*Problem to work on*
What is the number of lines in the entries that contain the word "instruction"? Reply with that number only.

*Data excerpts*

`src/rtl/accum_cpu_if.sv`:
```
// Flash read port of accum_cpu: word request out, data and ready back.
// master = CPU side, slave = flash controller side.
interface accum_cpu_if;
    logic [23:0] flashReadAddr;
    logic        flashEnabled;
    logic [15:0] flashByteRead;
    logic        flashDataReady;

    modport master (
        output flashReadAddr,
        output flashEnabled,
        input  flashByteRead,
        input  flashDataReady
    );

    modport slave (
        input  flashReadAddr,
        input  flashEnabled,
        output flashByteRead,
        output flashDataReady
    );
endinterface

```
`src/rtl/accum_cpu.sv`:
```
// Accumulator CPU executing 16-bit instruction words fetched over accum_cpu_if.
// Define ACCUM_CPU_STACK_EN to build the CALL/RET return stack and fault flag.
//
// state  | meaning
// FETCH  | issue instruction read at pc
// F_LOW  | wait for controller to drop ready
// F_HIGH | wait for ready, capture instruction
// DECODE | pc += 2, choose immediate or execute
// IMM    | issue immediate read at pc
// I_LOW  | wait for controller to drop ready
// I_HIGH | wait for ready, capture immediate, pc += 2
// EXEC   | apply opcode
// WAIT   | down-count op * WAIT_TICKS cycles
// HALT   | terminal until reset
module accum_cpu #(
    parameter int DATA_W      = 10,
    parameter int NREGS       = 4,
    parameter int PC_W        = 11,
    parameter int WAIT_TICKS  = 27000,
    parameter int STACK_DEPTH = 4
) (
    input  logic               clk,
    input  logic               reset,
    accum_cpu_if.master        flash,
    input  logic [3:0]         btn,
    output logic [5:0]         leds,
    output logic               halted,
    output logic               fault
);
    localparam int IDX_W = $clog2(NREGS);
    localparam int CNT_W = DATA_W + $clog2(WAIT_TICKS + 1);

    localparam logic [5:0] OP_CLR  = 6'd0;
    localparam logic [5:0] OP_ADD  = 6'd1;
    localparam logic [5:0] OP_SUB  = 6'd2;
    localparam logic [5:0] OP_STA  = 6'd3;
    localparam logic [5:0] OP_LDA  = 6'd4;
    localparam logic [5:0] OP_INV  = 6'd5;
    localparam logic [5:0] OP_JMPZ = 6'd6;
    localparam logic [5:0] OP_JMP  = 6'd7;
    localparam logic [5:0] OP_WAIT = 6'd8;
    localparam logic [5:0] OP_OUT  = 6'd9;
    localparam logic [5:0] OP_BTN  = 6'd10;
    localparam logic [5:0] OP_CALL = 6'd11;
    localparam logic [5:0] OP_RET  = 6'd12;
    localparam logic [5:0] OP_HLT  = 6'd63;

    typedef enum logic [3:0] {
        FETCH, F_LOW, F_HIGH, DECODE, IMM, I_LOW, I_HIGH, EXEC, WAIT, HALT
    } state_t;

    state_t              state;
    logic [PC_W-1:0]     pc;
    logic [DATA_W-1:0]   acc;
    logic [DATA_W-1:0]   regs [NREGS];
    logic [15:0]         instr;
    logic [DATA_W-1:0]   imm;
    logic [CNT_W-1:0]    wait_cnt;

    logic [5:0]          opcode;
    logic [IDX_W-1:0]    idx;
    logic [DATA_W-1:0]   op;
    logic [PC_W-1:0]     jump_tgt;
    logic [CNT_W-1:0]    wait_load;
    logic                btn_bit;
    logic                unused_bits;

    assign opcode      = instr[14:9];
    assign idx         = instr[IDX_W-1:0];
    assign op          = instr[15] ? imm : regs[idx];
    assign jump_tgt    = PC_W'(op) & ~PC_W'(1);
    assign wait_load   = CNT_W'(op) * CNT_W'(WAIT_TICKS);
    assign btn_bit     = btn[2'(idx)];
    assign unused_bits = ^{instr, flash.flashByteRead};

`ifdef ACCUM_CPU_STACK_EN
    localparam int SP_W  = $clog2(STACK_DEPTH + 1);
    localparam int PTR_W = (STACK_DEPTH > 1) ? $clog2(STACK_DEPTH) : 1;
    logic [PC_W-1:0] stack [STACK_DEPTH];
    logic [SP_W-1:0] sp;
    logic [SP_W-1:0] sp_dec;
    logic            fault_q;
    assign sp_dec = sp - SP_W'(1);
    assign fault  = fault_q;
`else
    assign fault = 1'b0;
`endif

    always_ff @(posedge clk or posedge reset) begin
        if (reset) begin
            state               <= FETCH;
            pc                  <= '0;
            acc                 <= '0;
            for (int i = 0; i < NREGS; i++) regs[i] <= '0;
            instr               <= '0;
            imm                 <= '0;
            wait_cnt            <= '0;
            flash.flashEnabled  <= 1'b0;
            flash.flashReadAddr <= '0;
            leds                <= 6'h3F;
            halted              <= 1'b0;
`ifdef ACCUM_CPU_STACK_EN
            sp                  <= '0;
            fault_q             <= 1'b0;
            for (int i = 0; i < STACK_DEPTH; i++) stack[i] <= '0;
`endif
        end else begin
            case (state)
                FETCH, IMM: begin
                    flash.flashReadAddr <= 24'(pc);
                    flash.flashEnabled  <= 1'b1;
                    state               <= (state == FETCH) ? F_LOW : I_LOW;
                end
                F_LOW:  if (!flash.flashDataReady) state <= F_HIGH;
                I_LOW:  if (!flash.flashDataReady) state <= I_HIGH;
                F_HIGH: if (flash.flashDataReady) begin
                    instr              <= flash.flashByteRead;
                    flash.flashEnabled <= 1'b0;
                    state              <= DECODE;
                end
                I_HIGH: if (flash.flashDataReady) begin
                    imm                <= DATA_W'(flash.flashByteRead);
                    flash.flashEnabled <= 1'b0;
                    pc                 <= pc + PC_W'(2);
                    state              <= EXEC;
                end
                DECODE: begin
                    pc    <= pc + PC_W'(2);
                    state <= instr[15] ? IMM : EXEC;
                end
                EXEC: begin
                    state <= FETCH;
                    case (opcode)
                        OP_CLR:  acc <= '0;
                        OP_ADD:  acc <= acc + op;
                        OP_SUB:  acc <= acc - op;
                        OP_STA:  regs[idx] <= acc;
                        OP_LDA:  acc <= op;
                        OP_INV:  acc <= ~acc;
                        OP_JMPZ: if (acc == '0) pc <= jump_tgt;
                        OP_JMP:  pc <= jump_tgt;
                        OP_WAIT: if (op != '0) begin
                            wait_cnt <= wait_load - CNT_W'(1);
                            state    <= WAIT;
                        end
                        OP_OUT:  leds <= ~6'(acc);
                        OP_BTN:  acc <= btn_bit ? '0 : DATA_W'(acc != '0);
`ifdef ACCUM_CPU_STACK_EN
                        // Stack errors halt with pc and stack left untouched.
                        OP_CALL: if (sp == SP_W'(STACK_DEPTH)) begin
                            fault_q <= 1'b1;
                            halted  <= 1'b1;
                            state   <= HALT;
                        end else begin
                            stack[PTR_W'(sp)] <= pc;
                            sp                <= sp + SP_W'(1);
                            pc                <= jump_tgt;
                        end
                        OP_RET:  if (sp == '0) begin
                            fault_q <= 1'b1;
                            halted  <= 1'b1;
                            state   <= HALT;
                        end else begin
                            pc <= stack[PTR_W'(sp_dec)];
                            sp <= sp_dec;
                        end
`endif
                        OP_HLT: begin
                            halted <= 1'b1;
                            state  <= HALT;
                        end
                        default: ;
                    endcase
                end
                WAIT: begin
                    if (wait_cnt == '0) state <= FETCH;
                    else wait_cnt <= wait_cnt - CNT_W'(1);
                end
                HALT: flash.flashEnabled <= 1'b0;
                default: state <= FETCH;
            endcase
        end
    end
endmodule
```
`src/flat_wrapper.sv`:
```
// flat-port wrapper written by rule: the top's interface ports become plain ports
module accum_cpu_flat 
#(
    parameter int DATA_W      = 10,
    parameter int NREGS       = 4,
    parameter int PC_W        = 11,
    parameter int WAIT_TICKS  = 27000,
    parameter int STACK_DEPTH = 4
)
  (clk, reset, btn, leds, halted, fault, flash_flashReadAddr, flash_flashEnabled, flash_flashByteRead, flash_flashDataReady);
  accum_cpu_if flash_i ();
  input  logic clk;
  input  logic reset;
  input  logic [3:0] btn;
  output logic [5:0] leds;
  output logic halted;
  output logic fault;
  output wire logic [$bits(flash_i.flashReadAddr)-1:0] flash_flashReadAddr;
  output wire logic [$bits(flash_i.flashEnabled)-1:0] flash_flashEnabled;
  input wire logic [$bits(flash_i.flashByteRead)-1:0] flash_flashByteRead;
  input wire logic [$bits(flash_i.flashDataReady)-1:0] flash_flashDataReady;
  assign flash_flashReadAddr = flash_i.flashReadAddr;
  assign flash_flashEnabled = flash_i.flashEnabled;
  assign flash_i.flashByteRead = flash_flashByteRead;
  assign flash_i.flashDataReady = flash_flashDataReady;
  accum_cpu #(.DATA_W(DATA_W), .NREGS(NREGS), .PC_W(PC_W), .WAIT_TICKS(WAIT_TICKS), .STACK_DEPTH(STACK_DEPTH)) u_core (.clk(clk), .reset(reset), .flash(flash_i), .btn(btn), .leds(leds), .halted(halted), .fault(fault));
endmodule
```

*Problem solution*
3